Produce as output only the lines below starting at the line with "final_util_pct: 67.2" and continuing through the line with "removal | u_shadow.lo_n[445] | 0 |", each one exactly as written.
━━━━━━━━━━━━━━━━
Context: an optimization exercise on an open-source flow, tuned for small area. The choices shown serve that exercise and are no tape-out recipe. In this exercise RTL edits were held to simulation tests only and were not proved equivalent to the original. Power figures rest on the tool's default switching activity, not on a simulated workload. No driver is modelled on the clock port, so clocking that relies on it looks cheaper here than on a real chip.

### flow/run.sh
#!/bin/bash
# Own layout flow: the standard flow (standard synthesis unchanged), with
# the smallest buffer on the ports and a clock tree without dummy loads.
set -euo pipefail
here=$(pwd)
bash standard.sh \
  "BUFFER_PORTS_ARGS=-buffer_cell sky130_fd_sc_hd__buf_1" \
  "CTS_ARGS=-sink_clustering_enable -repair_clock_nets -dont_use_dummy_load -sink_clustering_size 32 -sink_clustering_max_diameter 100" \
  finish > "$here/standard_flow.log" 2>&1
### standard.sh
#!/bin/bash
# synth_recipe.tcl (not shown) runs the flow's synth.tcl, then flattens the netlist and writes it again
# the make line also repeats each setting of config.mk as NAME=value (left out here)
make -C /OpenROAD-flow-scripts/flow DESIGN_CONFIG=/design/flow/config.mk WORK_HOME=/design/flow/orfs CLKGATE_MAP_FILE= SYNTH_SCRIPT=/design/flow/synth_recipe.tcl "${@:-finish}"
### config.mk
export PLATFORM = sky130hd
export DESIGN_NAME = fpga_config_loader
export DESIGN_NICKNAME = fpga_config_loader
export VERILOG_FILES = /design/flow/design.v
export SDC_FILE = /design/flow/constraint.sdc
export NUM_CORES = 4
export LEC_CHECK = 0
export CAP_MARGIN = 20
export CORE_MARGIN = 2
export CORE_UTILIZATION = 60
export SLEW_MARGIN = 20
### constraint.sdc
create_clock -name core_clock -period 10.0 [get_ports {clk}]
set_input_delay 2.0000 -clock core_clock [delete_from_list [all_inputs] [get_ports {clk}]]
set_output_delay 2.0000 -clock core_clock [all_outputs]
set_load 0.01 [all_outputs]
### design.v
package fpga_config_loader_pkg;
    localparam int CFG_BITS = 1020;
    localparam int NBYTES   = (CFG_BITS + 7) / 8;
    localparam int CNT_W    = $clog2(NBYTES);
    localparam logic [7:0] SYNC_BYTE = 8'hA5;
    localparam int BRB_LSB      = 0;
    localparam int BRB_BITS     = 900;
    localparam int IO_BITS      = 30;
    localparam int LEFTIO_LSB   = 900;
    localparam int RIGHTIO_LSB  = 930;
    localparam int TOPIO_LSB    = 960;
    localparam int BOTTOMIO_LSB = 990;
endpackage
module fpga_config_loader_shadow_reg
(
    input  logic                clk,
    input  logic                we,
    input  logic                last,
    input  logic [7:0]          wdata,
    output logic [fpga_config_loader_pkg::CFG_BITS-1:0] q_n
);
    localparam int NB = fpga_config_loader_pkg::NBYTES;
    logic [NB*4-1:0]     lo_n;    
    logic [(NB-1)*4-1:0] hi_n;    
    always_ff @(posedge clk) begin
        if (we) begin
            lo_n <= {~wdata[3:0], lo_n[NB*4-1:4]};
        end
    end
    always_ff @(posedge clk) begin
        if (we && !last) begin
            hi_n <= {~wdata[7:4], hi_n[(NB-1)*4-1:4]};
        end
    end
    always_comb begin
        for (int b = 0; b < NB - 1; b++) begin
            q_n[8*b +: 4]     = lo_n[4*b +: 4];
            q_n[8*b + 4 +: 4] = hi_n[4*b +: 4];
        end
        q_n[8*(NB-1) +: 4] = lo_n[4*(NB-1) +: 4];
    end
endmodule
module fpga_config_loader
(
    input  logic                 clk,
    input  logic                 rst_n,
    input  logic [7:0]           in_data,
    input  logic                 in_valid,
    output logic                 in_ready,
    output logic [fpga_config_loader_pkg::CFG_BITS-1:0]  cfg_out,
    output logic                 cfg_valid,
    output logic                 cfg_done,
    output logic                 cfg_err,
    output logic                 busy
);
    localparam int CFG_BITS = fpga_config_loader_pkg::CFG_BITS;
    localparam int CNT_W    = fpga_config_loader_pkg::CNT_W;
    logic                st_load, st_chk, st_commit, st_err;
    logic [CNT_W-1:0]    cnt;
    logic [7:0]          xsum;
    logic [CFG_BITS-1:0] shadow_n;
    logic [CFG_BITS-1:0] cfg_n;      
    logic                xfer;
    logic                shadow_we;
    logic                last;
    logic                cfg_none;
    assign in_ready  = rst_n && !st_commit && !st_err;
    assign xfer      = in_valid && in_ready;
    assign shadow_we = xfer && st_load;
    assign last      = &cnt;
    assign busy      = st_load || st_chk;
    fpga_config_loader_shadow_reg u_shadow (
        .clk   (clk),
        .we    (shadow_we),
        .last  (last),
        .wdata (in_data),
        .q_n   (shadow_n)
    );
    always_ff @(posedge clk) begin
        if (st_commit) cfg_n <= shadow_n;
    end
    assign cfg_out = ~(cfg_n | {CFG_BITS{cfg_none}});
    assign cfg_valid = ~cfg_none;
    always_ff @(posedge clk or negedge rst_n) begin
        if (!rst_n) cfg_none <= 1'b1;
        else if (st_commit) cfg_none <= 1'b0;
    end
    always_ff @(posedge clk or negedge rst_n) begin
        if (!rst_n) cnt <= '0;
        else if (shadow_we) cnt <= cnt + 1'b1;
    end
    always_ff @(posedge clk) begin
        if (!busy) xsum <= '0;
        else if (shadow_we) xsum <= xsum ^ in_data;
    end
    always_ff @(posedge clk or negedge rst_n) begin
        if (!rst_n) begin
            st_load   <= 1'b0;
            st_chk    <= 1'b0;
            st_commit <= 1'b0;
            st_err    <= 1'b0;
            cfg_done  <= 1'b0;
            cfg_err   <= 1'b0;
        end else begin
            cfg_done  <= st_commit;
            st_commit <= st_chk && xfer && (in_data == xsum);
            st_err    <= st_chk && xfer && (in_data != xsum);
            if (st_err) cfg_err <= 1'b1;
            if (!st_load && !st_chk && xfer && in_data == fpga_config_loader_pkg::SYNC_BYTE) begin
                st_load <= 1'b1;
                cfg_err <= 1'b0;
            end else if (shadow_we && last) begin
                st_load <= 1'b0;
            end
            if (shadow_we && last) st_chk <= 1'b1;
            else if (xfer) st_chk <= 1'b0;
        end
    end
endmodule
==> impl_metrics.yaml <==
synth:
  synth_area_leaders: "edfxtp_1, nor2_1, buf_2, dfrtp_1, dfxtp_1"
  async_reset_ff_share_pct: 0.679
  syn_area_per_cell_um2: 20.3
  synth_common_cells: "edfxtp_1, nor2_1, buf_2"
  yosysMostFrequentCell: "edfxtp_1"
  synth_edf_count: 2040
  yosys.area.top_type: "edfxtp_1"
  yosysWarnings: 2
  ys.flop_type: "edfxtp_1"
  synth_top_area_share_pct: 91.9
  synth.distinct_cells: 31
  ys_ff_latch: 2062
  netlist_instances: 3278
  ys_seq_area_share_pct: 92.7
  syn_area_um2: 66700
  synthesis.nets: 3290
run_status:
  status: "timing/DRC/antenna clean"
clocking:
  clock_path_buffers: 3
  post_cts_buffers: 0
  clock_latency_ns: 0.69
  cts-root-buf: "clkbuf_16"
  ctsHoldBuffers: 0
  cts.sinks: 2062
  numCtsBuffers: 74
  post_cts_resize_count: 0
  htreeDepth: 3
  clkTransAtPathRegs_ns: 0.12
  cts_tree: "done"
power_and_ir_drop:
  switchingPower_w: 0.00238
  comb_power_share_pct: 0.3
  power.density_nw_per_um2: 177
  p_clk_share_pct: 28.1
  pwr-share-seq_pct: 71.6
  p_int_w: 0.0107
  ir_worst_vdd_uv: 140
  switching_share_pct: 18.2
  leakage_nw: 22.2
die:
  rows: 122
  die_area_um2: 114000
  core_um2: 110000
  start_util_pct: 60.4
  die_w_um: 337
  ios: 1036
  die_y_um: 337
cells_and_area:
  fillCellCount: 7643
  n_antenna_cell: 0
  area_delta_synth_final_pct: 11.2
  fin_nets: 4317
  drive_gt1_share_pct: 2.70
  final_util_pct: 67.2
  finalInstanceArea_um2: 74100
route:
  vias: 31100
  detail-route-antenna-nets: 0
  drc: 0
  drt_iter0_markers: 3229
  routed_wl_um: 158000
  avgViaCountPerCell: 5.37
  wire_per_inst_um: 27.3
  first_pass_iters: 5
run:
  max_cap_violations: 0
critical_path:
  worstPathRequired_ns: 8.00
  r2r_start: "st_commit"
  cp.arrival_ns: 3.74
  crit_fanout: 189
  startpoint: "cfg_none"
  startpoint_type: "register"
  rrSetupSlack_ns: 5.40
  crit_type: "register to output pin"
  crit_path_end_kind: "output pin"
sta:
  slew_headroom_pct: 29.6
  finalCriticalPeriod_ns: 5.74
  worst_slew_pin_slew_ns: 1.06
  holdWs_ns: 0.406
  setup_viol: 0
  hold_violations: 0
  fin_ws_ns: 4.26
  skew_ns: 0.0423
  timing.fmax_mhz: 174
  maxSlewViolCount: 0
  fin_crit_sh_pct: 57.4
  rsz0062_at_grt: "false"
placement:
  placed_cell_area_um2: 72200
  hpwl_um: 110000
  portBuffers: 1035
  pre_cts_ws_ns: 4.07
  finalWeightedCongestion: 0.858
global_route:
  grt_pass1_vias: 28800
  grt_pass1_wl_um: 211000
  grt_max_degree: 190
  grt_overflow: 0
  track_usage_pct: 26.9
  antenna_found_initial: 5
worst_hold_path:
  min_from: "u_shadow.lo_n[449]"
  holdCritPathClass: "register to register"
[worst paths after layout]
| path | end | cells after the start |
|---|---|---|
| hold reg to reg | u_shadow.lo_n[445] | 0 |
| hold / removal | u_shadow.lo_n[445] | 0 |
| setup reg to reg | cfg_n[34] | 4 |
| setup / recovery | cfg_out[746] | 4 |
| max in group asynchronous | st_commit | 1 |
| min in group asynchronous | cnt[1] | 1 |
[sequential cells by signal, summed over array words and instances (netlist names)]
name and cells:
cfg_n 1020, u_shadow.lo_n 512, u_shadow.hi_n 508, xsum 8, cnt 7, cfg_done 1, cfg_err 1, cfg_none 1
st_chk 1, st_commit 1, st_err 1, st_load 1
[metal layers]
layer	share of wire (%)	global-route usage, %
met1	38	34.6
met2	49	43.5
met3	9.1	8.56
met4	4.4	10.5
met5	0.0095	0
[layout by cell type, fill, tap and decap left out, types with 2 or more instances in the layout]
cell type,count
edfxtp_1,2040
buf_1,1035
nor2_1,1022
clkbuf_16,74
buf_4,22
xnor2_1,14
dfrtp_1,12
nand3_1,11
inv_1,10
nand2_1,10
mux2i_1,8
buf_12,8
dfxtp_1,8
nand4_1,6
and4_1,2
buf_6,2
[worst max-delay path, cell delays in order (launching register included)]
cell	delay [ns]
dfstp_4	1.21
buf_12	0.63
buf_4	0.64
nor2_1	0.13
buf_1	0.16
[logic make-up after synthesis]
group / synth area share, %
xor+xnor: 0.184
mux: 0.137
fa+ha+maj: 0.0188
buf+inv: 0.882
flops: 92.7
compound gates: 0.0507
simple gates: 6.07
[stage by stage]
stage	power (W)	cells	setup TNS, ns
2_1_floorplan	0.00961	3278	-4315.15
3_3_place_gp	0.00962	5716	0
3_5_place_dp	0.00962	5716	0
4_1_cts	0.0132	5790	0
5_1_grt	0.0134	5791	0
6_report	0.0131	5791	0
[power groups by stage]
stage | logic, W | clock network (W) | registers (W)
6_report | 0.0000393 | 0.00369 | 0.00938
5_1_grt | 0.0000431 | 0.00401 | 0.00938
4_1_cts | 0.0000402 | 0.00378 | 0.00938
3_5_place_dp | 0.0000402 | 0 | 0.00958
3_3_place_gp | 0.0000399 | 0 | 0.00958
2_1_floorplan | 0.0000234 | 0 | 0.00959
[cell type report]
class | count | area (um2) | share of cell area (%)
clock buffer | 74 | 1850 | 2.50
timing repair buffer | 1068 | 4260 | 5.75
inverter | 12 | 52.6 | 0.0709
sequential | 2062 | 61800 | 83.3
multi-input combinational | 1087 | 4320 | 5.83
tap | 1488 | 1860 | 2.51

==> port drivers added, routing unchanged <==
The results above use ideal ports. As a check the final layout listed here was re-extracted and re-timed, cells and wires unchanged.
Step 1 (the two cells are an assumption about what drives the block):
set clk [get_ports {clk}]
set_driving_cell -lib_cell sky130_fd_sc_hd__clkbuf_16 $clk
set_driving_cell -lib_cell sky130_fd_sc_hd__buf_2 [delete_from_list [all_inputs] $clk]
Step 2 moves the port delays by t, midway between the first and last clock arrival at a register: inputs arrive t later, outputs are due t later. That takes back most of the time a late clock gives input paths.
Three values: ideal, step 1, step 2; two values: the first two.
t, ns: 0.744
slack for setup (ns): 4.256 / 4.182 / 4.177
clock arrival spread, ns: 0.047 / 0.047
worst register clock-pin slew, ns: 0.12 / 0.12
After both steps setup and hold are still met in this run. The setup slack of this run moves by -0.074 ns with the drivers and by -0.079 ns with both steps.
━━━━━━━━━━━━━━━━
*Answer area*
  final_util_pct: 67.2
  finalInstanceArea_um2: 74100
route:
  vias: 31100
  detail-route-antenna-nets: 0
  drc: 0
  drt_iter0_markers: 3229
  routed_wl_um: 158000
  avgViaCountPerCell: 5.37
  wire_per_inst_um: 27.3
  first_pass_iters: 5
run:
  max_cap_violations: 0
critical_path:
  worstPathRequired_ns: 8.00
  r2r_start: "st_commit"
  cp.arrival_ns: 3.74
  crit_fanout: 189
  startpoint: "cfg_none"
  startpoint_type: "register"
  rrSetupSlack_ns: 5.40
  crit_type: "register to output pin"
  crit_path_end_kind: "output pin"
sta:
  slew_headroom_pct: 29.6
  finalCriticalPeriod_ns: 5.74
  worst_slew_pin_slew_ns: 1.06
  holdWs_ns: 0.406
  setup_viol: 0
  hold_violations: 0
  fin_ws_ns: 4.26
  skew_ns: 0.0423
  timing.fmax_mhz: 174
  maxSlewViolCount: 0
  fin_crit_sh_pct: 57.4
  rsz0062_at_grt: "false"
placement:
  placed_cell_area_um2: 72200
  hpwl_um: 110000
  portBuffers: 1035
  pre_cts_ws_ns: 4.07
  finalWeightedCongestion: 0.858
global_route:
  grt_pass1_vias: 28800
  grt_pass1_wl_um: 211000
  grt_max_degree: 190
  grt_overflow: 0
  track_usage_pct: 26.9
  antenna_found_initial: 5
worst_hold_path:
  min_from: "u_shadow.lo_n[449]"
  holdCritPathClass: "register to register"
[worst paths after layout]
| path | end | cells after the start |
|---|---|---|
| hold reg to reg | u_shadow.lo_n[445] | 0 |
| hold / removal | u_shadow.lo_n[445] | 0 |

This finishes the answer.